(Records contained in a dataset)
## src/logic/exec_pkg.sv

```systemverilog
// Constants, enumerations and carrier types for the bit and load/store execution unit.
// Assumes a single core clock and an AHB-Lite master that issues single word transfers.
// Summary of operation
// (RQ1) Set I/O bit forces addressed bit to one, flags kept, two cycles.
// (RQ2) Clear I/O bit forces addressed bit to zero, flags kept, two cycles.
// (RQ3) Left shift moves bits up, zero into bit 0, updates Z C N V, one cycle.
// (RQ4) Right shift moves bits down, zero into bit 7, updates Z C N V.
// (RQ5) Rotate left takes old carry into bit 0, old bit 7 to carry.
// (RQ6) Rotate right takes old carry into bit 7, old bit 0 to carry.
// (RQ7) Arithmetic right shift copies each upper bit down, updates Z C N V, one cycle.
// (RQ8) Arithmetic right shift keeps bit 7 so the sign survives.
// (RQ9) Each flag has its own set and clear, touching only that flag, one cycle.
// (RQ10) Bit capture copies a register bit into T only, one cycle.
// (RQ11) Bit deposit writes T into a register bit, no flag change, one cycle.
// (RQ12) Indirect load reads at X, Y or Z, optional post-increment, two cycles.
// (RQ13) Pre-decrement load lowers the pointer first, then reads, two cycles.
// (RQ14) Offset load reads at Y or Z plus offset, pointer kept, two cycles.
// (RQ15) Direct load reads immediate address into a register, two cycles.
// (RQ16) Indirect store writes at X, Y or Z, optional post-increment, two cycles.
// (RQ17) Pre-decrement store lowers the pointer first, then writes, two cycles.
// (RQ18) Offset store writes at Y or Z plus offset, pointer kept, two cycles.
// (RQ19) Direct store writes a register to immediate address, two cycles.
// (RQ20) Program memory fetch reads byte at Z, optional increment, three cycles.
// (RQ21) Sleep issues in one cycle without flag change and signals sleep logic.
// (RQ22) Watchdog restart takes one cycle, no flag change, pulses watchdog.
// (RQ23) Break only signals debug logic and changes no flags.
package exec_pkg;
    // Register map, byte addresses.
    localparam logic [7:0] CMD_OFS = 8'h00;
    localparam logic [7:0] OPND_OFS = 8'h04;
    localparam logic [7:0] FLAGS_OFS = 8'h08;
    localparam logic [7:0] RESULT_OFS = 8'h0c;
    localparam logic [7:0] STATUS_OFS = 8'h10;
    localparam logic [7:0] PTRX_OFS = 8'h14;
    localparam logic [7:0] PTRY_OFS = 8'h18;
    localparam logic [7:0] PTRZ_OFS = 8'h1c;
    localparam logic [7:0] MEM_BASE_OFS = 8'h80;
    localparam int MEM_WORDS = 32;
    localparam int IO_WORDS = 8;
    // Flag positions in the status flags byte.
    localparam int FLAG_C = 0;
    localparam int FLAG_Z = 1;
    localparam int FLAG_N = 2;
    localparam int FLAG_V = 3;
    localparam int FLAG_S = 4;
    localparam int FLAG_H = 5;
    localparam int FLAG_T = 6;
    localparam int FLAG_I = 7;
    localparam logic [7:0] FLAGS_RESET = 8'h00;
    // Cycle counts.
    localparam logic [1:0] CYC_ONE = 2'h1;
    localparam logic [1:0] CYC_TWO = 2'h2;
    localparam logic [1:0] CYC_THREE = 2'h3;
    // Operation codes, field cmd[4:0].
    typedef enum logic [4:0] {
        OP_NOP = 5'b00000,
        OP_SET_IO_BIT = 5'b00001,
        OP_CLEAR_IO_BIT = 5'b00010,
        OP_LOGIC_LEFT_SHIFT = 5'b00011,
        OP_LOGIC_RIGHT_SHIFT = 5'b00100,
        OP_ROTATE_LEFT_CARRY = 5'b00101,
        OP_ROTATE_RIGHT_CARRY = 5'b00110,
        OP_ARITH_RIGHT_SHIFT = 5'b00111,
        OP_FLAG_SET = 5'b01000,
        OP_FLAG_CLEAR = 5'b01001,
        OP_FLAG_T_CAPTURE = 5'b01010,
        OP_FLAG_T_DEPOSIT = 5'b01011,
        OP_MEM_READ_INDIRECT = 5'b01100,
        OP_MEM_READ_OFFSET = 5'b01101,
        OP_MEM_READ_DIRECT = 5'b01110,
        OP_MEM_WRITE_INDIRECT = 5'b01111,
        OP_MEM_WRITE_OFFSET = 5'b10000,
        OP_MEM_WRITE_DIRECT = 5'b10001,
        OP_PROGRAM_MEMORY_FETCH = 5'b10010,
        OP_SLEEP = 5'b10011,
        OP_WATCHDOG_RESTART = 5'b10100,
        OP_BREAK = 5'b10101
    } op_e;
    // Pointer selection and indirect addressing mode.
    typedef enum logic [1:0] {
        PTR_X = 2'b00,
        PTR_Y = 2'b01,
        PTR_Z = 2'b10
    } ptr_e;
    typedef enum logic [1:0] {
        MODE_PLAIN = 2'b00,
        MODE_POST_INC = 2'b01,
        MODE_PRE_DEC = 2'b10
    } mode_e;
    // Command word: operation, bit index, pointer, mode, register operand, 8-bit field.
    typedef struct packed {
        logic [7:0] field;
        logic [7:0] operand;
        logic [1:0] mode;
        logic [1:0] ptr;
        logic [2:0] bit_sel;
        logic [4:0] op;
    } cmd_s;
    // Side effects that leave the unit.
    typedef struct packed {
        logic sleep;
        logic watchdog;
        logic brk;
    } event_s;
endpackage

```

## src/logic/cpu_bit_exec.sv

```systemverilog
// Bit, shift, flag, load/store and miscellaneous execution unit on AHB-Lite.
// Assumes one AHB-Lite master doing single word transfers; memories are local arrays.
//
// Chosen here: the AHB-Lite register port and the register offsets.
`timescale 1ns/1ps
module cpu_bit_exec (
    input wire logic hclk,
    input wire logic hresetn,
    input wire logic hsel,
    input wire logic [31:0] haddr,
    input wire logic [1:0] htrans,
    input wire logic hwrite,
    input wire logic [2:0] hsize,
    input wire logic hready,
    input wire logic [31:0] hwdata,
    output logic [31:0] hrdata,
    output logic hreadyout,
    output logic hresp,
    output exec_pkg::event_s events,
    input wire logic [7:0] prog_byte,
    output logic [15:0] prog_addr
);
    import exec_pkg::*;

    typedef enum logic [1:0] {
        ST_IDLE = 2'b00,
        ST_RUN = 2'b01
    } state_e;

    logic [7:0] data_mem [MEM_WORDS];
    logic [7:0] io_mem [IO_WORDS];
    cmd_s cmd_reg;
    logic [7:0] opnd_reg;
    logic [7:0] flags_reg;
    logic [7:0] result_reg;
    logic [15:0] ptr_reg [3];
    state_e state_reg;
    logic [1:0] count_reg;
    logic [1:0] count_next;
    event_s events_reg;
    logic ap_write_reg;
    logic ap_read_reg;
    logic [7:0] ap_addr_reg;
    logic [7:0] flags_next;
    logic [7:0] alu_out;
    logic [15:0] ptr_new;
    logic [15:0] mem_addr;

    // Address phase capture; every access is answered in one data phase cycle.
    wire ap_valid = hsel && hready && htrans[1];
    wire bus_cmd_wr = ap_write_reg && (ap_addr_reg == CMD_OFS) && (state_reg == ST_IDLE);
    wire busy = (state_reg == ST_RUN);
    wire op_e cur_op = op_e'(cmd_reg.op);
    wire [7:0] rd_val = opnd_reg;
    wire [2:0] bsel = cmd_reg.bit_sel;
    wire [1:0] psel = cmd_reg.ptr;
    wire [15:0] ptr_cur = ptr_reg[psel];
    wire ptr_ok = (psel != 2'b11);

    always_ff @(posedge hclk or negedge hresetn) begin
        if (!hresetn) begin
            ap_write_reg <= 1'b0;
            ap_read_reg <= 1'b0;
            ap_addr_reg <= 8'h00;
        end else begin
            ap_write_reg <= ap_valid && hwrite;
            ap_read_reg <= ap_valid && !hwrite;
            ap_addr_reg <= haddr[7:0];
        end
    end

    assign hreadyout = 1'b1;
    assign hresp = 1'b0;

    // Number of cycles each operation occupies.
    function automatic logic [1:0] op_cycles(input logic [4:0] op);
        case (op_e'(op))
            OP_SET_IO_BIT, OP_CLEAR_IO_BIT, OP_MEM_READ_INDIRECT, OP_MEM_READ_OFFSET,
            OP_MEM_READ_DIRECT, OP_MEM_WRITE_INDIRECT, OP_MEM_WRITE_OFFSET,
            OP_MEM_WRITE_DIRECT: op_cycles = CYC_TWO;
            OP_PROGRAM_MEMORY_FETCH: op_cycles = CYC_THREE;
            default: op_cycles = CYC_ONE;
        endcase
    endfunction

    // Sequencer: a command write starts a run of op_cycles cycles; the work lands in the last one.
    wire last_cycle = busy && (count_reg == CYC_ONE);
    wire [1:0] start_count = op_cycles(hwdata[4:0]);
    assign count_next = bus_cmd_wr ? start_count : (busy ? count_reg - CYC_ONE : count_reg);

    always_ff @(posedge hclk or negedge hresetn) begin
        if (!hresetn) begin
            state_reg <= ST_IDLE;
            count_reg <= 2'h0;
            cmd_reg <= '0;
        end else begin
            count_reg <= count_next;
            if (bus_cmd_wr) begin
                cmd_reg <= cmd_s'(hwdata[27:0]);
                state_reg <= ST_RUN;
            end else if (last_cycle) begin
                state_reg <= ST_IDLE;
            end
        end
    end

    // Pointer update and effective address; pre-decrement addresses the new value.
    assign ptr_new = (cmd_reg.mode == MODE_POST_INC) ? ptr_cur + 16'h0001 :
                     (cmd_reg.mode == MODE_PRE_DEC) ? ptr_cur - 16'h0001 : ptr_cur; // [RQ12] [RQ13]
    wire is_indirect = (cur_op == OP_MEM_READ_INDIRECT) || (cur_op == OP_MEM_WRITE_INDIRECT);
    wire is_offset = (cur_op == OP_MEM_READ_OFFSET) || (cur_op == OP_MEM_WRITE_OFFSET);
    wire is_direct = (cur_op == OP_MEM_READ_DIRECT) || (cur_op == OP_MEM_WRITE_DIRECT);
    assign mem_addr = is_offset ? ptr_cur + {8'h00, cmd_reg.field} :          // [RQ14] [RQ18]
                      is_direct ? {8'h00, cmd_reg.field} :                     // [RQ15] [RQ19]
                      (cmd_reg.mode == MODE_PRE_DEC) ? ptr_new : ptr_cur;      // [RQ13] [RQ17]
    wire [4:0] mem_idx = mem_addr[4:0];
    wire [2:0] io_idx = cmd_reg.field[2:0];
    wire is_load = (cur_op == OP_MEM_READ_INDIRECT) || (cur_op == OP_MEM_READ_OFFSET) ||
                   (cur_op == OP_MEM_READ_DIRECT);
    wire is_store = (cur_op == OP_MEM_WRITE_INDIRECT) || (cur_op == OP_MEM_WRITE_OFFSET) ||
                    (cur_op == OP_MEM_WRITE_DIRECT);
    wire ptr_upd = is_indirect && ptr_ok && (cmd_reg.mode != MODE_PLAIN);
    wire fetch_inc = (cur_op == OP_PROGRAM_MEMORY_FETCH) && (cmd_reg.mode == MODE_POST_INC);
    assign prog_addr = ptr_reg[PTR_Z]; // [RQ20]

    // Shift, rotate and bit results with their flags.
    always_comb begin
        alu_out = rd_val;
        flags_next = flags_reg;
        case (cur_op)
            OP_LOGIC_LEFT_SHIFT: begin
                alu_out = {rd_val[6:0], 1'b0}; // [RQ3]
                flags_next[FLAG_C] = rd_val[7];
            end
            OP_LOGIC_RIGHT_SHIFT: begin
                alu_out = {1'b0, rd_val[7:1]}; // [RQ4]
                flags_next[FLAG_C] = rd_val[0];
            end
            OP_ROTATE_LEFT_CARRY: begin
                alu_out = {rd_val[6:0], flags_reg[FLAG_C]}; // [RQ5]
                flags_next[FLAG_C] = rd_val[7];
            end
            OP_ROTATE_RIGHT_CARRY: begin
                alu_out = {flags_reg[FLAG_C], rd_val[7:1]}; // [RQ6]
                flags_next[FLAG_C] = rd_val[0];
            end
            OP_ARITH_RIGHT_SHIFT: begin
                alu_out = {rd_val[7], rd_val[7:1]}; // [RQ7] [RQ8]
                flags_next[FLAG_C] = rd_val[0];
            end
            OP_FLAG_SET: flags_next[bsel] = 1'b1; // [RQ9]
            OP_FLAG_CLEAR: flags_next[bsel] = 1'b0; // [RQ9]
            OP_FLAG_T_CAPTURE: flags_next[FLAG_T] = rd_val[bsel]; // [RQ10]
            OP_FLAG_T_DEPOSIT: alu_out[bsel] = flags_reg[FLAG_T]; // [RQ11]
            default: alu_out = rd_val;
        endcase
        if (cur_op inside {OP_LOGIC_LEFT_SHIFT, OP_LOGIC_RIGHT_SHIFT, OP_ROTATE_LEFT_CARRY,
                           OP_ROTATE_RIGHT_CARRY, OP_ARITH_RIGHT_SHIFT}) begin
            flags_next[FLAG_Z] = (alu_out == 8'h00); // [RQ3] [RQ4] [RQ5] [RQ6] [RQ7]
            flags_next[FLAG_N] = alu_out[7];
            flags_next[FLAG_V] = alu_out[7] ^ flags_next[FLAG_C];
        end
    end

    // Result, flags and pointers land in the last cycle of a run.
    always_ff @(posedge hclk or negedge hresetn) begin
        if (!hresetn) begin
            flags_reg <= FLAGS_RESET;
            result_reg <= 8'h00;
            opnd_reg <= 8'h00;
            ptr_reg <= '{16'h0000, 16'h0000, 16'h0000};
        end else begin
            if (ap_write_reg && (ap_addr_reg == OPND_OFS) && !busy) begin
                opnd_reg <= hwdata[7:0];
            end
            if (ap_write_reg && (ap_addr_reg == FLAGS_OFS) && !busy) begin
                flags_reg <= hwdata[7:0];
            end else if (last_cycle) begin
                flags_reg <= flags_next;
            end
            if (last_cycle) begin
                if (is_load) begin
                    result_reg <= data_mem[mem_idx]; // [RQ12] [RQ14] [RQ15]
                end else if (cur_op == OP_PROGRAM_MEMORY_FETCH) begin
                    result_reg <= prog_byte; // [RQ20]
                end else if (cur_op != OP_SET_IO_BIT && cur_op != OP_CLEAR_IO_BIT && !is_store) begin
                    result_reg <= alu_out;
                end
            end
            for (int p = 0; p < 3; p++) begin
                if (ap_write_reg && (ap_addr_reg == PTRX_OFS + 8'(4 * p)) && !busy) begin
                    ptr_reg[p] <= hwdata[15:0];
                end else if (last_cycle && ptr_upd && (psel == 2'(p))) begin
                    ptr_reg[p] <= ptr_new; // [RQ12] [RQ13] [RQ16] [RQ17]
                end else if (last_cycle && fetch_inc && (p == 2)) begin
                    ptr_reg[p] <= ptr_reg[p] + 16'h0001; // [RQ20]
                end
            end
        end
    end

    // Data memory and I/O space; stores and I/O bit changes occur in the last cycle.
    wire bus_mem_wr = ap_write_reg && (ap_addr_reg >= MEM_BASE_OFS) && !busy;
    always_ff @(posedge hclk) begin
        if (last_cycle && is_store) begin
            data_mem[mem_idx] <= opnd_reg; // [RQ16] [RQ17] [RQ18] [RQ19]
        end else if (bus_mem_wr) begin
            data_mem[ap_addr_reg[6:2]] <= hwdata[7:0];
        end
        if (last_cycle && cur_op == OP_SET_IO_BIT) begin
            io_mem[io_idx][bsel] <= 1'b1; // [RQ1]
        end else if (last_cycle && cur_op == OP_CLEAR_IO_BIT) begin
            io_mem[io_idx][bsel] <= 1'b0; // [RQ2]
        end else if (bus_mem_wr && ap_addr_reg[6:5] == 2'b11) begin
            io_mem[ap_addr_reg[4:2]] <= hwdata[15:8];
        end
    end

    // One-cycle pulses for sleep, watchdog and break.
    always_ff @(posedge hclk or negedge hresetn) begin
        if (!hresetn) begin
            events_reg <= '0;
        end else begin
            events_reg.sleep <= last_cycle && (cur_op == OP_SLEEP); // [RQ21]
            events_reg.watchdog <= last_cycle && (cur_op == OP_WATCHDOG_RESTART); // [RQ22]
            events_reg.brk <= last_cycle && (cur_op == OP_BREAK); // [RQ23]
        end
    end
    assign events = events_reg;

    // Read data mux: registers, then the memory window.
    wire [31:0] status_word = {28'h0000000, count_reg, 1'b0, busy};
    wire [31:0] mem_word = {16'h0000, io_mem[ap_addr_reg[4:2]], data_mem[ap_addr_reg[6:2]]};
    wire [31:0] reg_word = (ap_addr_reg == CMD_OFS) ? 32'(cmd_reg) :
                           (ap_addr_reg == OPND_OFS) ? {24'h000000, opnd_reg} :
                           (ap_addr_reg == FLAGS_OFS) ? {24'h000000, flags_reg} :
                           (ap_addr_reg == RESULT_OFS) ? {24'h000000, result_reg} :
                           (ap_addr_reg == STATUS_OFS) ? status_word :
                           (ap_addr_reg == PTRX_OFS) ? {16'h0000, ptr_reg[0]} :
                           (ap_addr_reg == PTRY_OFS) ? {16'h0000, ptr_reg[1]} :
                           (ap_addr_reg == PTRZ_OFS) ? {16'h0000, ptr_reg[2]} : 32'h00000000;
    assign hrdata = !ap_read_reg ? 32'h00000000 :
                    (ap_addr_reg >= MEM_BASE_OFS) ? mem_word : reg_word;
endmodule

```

---

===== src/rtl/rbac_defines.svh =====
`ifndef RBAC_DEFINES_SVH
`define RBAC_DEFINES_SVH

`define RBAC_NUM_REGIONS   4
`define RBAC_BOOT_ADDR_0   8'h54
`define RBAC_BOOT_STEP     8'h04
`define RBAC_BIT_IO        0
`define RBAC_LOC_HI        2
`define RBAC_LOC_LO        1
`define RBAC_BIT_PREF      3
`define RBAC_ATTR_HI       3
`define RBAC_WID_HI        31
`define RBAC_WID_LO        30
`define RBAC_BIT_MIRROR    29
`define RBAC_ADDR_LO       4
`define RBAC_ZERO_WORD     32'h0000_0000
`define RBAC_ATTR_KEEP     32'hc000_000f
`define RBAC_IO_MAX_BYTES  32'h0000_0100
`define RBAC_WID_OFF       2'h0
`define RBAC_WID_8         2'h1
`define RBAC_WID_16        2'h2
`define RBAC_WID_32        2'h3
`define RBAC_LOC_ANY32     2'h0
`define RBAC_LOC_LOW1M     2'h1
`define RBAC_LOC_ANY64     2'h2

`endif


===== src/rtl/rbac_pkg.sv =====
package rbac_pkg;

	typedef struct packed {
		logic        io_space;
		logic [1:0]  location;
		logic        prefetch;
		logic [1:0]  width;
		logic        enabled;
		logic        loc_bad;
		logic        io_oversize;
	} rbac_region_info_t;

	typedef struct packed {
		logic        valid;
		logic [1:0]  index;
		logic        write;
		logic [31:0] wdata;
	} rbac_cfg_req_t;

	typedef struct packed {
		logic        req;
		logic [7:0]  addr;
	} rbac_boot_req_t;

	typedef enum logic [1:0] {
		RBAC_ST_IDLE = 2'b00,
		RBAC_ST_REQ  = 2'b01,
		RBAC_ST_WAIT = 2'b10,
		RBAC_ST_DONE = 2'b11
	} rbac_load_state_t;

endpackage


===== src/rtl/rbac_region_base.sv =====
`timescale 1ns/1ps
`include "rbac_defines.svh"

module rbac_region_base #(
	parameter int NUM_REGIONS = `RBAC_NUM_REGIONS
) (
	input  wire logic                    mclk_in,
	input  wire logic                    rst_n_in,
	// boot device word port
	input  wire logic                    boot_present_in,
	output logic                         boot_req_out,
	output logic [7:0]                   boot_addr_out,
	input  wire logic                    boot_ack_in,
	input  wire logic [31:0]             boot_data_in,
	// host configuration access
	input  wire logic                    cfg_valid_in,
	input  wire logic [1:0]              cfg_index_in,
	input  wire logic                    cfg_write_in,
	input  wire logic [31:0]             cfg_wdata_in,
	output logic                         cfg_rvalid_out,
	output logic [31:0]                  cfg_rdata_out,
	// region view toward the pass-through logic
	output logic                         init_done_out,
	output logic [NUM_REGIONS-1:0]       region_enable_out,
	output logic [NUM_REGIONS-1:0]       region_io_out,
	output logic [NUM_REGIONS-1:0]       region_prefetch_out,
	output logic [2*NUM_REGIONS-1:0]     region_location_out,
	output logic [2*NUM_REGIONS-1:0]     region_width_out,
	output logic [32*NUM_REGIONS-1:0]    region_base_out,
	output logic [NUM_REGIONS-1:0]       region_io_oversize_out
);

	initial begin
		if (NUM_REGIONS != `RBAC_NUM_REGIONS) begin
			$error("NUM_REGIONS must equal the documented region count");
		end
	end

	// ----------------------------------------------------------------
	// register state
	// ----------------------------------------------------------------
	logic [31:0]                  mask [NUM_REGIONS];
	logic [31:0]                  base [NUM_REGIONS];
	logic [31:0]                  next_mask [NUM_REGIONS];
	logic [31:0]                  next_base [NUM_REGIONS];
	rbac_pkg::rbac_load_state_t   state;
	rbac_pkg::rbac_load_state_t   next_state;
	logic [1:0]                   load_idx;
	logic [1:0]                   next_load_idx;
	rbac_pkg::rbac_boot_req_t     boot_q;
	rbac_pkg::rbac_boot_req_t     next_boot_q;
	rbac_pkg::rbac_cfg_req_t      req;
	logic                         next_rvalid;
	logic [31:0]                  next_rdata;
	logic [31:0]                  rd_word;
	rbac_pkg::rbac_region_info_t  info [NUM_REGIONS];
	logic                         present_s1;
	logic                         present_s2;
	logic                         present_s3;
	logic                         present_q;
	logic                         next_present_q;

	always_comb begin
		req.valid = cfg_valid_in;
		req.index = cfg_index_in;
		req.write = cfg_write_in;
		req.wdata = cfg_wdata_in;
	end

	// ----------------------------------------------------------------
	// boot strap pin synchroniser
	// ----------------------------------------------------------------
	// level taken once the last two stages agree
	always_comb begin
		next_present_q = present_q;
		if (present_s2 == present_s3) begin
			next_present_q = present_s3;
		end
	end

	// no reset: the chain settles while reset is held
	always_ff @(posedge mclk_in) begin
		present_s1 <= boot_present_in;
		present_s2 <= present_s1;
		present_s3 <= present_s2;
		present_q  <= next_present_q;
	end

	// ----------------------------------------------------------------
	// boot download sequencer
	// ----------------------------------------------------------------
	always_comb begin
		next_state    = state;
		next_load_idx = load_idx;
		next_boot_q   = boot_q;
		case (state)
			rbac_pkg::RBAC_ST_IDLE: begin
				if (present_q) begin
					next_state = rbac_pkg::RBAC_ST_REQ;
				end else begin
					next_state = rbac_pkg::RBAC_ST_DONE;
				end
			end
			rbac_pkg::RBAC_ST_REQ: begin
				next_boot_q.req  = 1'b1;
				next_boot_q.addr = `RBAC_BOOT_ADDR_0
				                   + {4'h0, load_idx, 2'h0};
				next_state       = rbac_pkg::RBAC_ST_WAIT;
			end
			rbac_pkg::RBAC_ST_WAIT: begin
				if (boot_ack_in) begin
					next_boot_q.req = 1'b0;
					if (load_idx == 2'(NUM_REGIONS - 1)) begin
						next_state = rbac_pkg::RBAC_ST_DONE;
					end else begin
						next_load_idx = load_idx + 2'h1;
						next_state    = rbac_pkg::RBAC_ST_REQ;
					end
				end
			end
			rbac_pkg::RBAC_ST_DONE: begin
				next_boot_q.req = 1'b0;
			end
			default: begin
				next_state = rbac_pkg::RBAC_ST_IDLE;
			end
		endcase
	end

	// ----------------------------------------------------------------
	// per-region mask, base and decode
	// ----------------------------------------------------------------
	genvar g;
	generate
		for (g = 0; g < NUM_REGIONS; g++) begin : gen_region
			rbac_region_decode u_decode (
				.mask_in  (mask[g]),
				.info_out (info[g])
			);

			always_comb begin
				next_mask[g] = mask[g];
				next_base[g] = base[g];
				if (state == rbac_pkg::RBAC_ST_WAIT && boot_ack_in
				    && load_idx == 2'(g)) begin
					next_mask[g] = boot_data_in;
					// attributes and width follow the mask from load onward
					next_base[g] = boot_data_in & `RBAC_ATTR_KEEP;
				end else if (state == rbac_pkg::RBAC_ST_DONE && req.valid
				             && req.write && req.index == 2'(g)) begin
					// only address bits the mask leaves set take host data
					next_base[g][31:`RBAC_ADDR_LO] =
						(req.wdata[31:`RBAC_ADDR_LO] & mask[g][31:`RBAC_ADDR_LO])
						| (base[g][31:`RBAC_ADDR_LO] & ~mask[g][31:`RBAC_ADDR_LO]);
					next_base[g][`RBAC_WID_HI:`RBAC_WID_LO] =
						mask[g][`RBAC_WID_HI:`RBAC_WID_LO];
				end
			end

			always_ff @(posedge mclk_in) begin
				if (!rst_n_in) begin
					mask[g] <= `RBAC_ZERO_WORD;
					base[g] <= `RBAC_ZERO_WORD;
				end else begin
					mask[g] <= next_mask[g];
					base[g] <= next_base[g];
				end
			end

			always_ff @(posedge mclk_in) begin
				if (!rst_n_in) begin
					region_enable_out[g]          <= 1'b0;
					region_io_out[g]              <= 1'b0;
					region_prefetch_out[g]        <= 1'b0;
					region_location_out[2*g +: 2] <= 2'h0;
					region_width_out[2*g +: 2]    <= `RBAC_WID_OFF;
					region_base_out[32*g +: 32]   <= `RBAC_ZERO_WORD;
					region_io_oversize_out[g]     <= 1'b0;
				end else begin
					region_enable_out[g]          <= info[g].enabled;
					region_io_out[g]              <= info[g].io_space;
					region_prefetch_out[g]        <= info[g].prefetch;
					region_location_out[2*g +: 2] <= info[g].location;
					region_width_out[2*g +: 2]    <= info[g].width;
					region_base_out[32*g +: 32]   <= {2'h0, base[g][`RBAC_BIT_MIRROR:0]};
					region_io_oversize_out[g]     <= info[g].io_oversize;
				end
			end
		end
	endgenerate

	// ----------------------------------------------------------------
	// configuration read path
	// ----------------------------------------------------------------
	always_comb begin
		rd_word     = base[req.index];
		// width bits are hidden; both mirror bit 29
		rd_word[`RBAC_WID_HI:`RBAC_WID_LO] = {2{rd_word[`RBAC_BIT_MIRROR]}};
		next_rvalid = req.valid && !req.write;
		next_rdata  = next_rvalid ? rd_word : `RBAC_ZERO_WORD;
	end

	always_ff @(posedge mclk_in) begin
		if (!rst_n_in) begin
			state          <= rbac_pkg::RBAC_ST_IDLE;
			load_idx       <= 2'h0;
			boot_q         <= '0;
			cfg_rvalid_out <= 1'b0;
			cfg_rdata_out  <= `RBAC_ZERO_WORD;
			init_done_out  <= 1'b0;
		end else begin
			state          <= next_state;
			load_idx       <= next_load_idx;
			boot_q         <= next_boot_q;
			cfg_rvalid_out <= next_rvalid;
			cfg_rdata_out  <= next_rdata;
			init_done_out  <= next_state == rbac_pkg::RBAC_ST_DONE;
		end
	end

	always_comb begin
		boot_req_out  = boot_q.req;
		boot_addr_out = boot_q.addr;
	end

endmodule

* * *

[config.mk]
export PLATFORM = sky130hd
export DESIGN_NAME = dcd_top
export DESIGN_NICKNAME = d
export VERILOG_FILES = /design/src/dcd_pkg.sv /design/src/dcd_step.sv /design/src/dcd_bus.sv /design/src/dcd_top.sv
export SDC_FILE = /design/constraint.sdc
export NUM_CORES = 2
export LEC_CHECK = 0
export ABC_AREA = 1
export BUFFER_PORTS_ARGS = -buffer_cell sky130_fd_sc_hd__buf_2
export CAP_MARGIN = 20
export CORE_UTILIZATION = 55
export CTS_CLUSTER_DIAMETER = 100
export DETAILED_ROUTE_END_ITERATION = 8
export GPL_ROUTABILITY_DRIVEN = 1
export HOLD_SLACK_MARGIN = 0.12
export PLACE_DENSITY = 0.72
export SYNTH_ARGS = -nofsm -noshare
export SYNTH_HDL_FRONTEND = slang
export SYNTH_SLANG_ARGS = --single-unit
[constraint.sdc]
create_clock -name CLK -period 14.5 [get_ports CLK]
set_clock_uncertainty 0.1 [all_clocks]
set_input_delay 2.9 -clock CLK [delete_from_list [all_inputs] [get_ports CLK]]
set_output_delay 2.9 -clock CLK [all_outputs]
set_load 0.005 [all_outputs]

● **EXERCISE PROMPT**
Considering only the data above, return the lines in which "that" occurs.

● **RESULT OF THE TASK**
// Assumes a single core clock and an AHB-Lite master that issues single word transfers.
// (RQ9) Each flag has its own set and clear, touching only that flag, one cycle.
    // Side effects that leave the unit.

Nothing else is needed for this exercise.